Policymakers and program operators have long worked to understand how state and federal programs can best serve low-income families who are headed by a parent (or parents) with a disability. The Temporary Assistance for Needy Families (TANF) program, administered by the Administration for Children and Families (ACF), serves low-income families, some of whom include individuals who have work limitations or disabilities. The Supplemental Security Income (SSI) program, administered by the Social Security Administration (SSA), serves low-income individuals who are aged, blind, or disabled. While ACF and SSA have common goals of supporting vulnerable populations while encouraging their self-sufficiency and employment, the two agencies’ differing missions, definitions of disability, and rules and incentives related to work pose challenges to clients trying to navigate their way through both programs and to staff members seeking to coordinate their efforts. 

In order to understand how best to help TANF recipients with disabilities, ACF and SSA contracted with MDRC to conduct the TANF/SSI Disability Transition Project (TSDTP). The goals of the TSDTP are to explore the connection between the two programs, build knowledge about ways to encourage work among TANF recipients with disabilities, facilitate informed decisions about applying for SSI when appropriate, and help eligible SSI applicants receive awards as quickly as possible while also reducing administrative costs. Through MDRC’s close collaboration with ACF, SSA, and participating state and county TANF agencies, the TSDTP conducted field assessments of existing services for TANF recipients who may have disabilities, tested pilot programs targeted to this population, and analyzed national- and state-level program data. This is the second report from this project. It describes the implementation and findings of three promising pilot interventions.
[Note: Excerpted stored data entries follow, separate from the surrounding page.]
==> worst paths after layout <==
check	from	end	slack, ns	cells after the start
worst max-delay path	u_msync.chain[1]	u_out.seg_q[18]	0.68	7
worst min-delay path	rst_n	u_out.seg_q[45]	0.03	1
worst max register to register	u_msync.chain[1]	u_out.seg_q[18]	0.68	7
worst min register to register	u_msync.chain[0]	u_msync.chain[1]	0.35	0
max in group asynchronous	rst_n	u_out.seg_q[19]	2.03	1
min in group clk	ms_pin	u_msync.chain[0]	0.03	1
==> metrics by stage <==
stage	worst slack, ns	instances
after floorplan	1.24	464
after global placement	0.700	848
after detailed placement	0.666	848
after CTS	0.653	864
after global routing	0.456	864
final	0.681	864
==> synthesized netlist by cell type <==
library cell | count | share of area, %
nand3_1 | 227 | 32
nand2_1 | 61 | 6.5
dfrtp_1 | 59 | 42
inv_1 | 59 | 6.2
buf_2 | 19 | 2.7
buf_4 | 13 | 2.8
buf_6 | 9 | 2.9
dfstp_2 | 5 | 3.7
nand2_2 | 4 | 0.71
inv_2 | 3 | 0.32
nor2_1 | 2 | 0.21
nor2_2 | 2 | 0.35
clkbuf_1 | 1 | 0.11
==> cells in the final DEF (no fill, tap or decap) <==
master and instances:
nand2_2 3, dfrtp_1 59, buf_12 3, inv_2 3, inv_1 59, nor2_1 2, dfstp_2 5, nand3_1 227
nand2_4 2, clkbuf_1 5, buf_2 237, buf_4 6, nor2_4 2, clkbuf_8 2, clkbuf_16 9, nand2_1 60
===== src/rtl/clkStopGate.sv =====
`timescale 1ns/1ps
// Gating datapath: one falling-edge enable flop and one AND per output.
module clkStopGate
  import clkStopPkg::*;
#(
  parameter int NUM_OUT = 6
) (
  input  logic               clk,
  input  logic               rstN,
  input  gateStrobe_t        strobe,
  input  logic [NUM_OUT-1:0] enMask,
  output logic [NUM_OUT-1:0] gateEn,
  output logic [NUM_OUT-1:0] gatedClk,
  output logic               freeClk
);

  for (genvar g = 0; g < NUM_OUT; g++) begin : g_out
    logic enQ;

    // Loads only on the falling edge, so it can change only while clk is low.
    always_ff @(negedge clk or negedge rstN) begin
      if (!rstN) begin
        enQ <= 1'b0;
      end else begin
        enQ <= strobe.run & enMask[g];
      end
    end

    assign gateEn[g]   = enQ;
    assign gatedClk[g] = clk & enQ;
  end

  assign freeClk = clk;

endmodule


===== src/rtl/clkStopGroup.sv =====
`timescale 1ns/1ps
module clkStopGroup
  import clkStopPkg::*;
#(
  parameter int NUM_OUT     = 6,
  parameter int SYNC_STAGES = 2,
  parameter int MIN_RUN     = 100
) (
  input  logic               srcClk,
  input  logic               rstN,
  input  logic               stopReqN,
  input  logic [NUM_OUT-1:0] enMask,
  output logic [NUM_OUT-1:0] gatedClk,
  output logic               freeClk
);

  logic               reqRunSync;
  gateStrobe_t        ctrlStrobe;
  logic [NUM_OUT-1:0] gateEnVec;

  clkStopSync #(
    .STAGES(SYNC_STAGES)
  ) u_sync (
    .clk    (srcClk),
    .rstN   (rstN),
    .asyncIn(stopReqN),
    .syncOut(reqRunSync)
  );

  clkStopCtrl #(
    .MIN_RUN(MIN_RUN)
  ) u_ctrl (
    .clk   (srcClk),
    .rstN  (rstN),
    .reqRun(reqRunSync),
    .strobe(ctrlStrobe)
  );

  clkStopGate #(
    .NUM_OUT(NUM_OUT)
  ) u_gate (
    .clk     (srcClk),
    .rstN    (rstN),
    .strobe  (ctrlStrobe),
    .enMask  (enMask),
    .gateEn  (gateEnVec),
    .gatedClk(gatedClk),
    .freeClk (freeClk)
  );

endmodule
  • Ramsey County, Minnesota, developed a pilot program to increase employment among TANF recipients with work limitations and disabilities. It gathered into the same location mental health services, health care services, and employment services following the Integrated Placement and Support (IPS) model. The results offer promise that IPS, which has been shown to be effective among individuals with severe mental illness, might also be effective for TANF recipients with disabilities. Although the sample size is too small to allow for definitive conclusions, a randomly assigned program group did earn more on average than the control group during the first year.
  • Los Angeles County, California, aimed to improve the quality of SSI applications submitted by TANF recipients in order to increase the approval rate at the initial level. Local SSA and Disability Determination Services (DDS) staff members provided training to the county’s SSI advocates, gave feedback on the completeness and quality of submitted SSI applications, and established local liaisons to facilitate coordination and communication. The pilot project improved coordination among the agencies, though the percentage of SSI applications awarded benefits at the initial level remained about the same.
  • Muskegon County, Michigan, developed an intervention designed to better identify TANF recipients with disabilities and to improve the employment services offered to TANF clients deemed to have disabilities but to be able to work. The program’s staff used materials drawn from the SSI/SSDI Outreach, Access, and Recovery (SOAR) program to develop medical and case evidence. Using this information, a Medical Review Team made the disability determination and referred recipients determined to be able to work with limitations to individually tailored employment services. Staff members were trained to use motivational interviewing techniques to reduce participants’ barriers to work participation. The pilot lasted only six months, however, and it took time to gather medical documents and make disability determinations, so only a small percentage of recipients received the individually tailored employment services.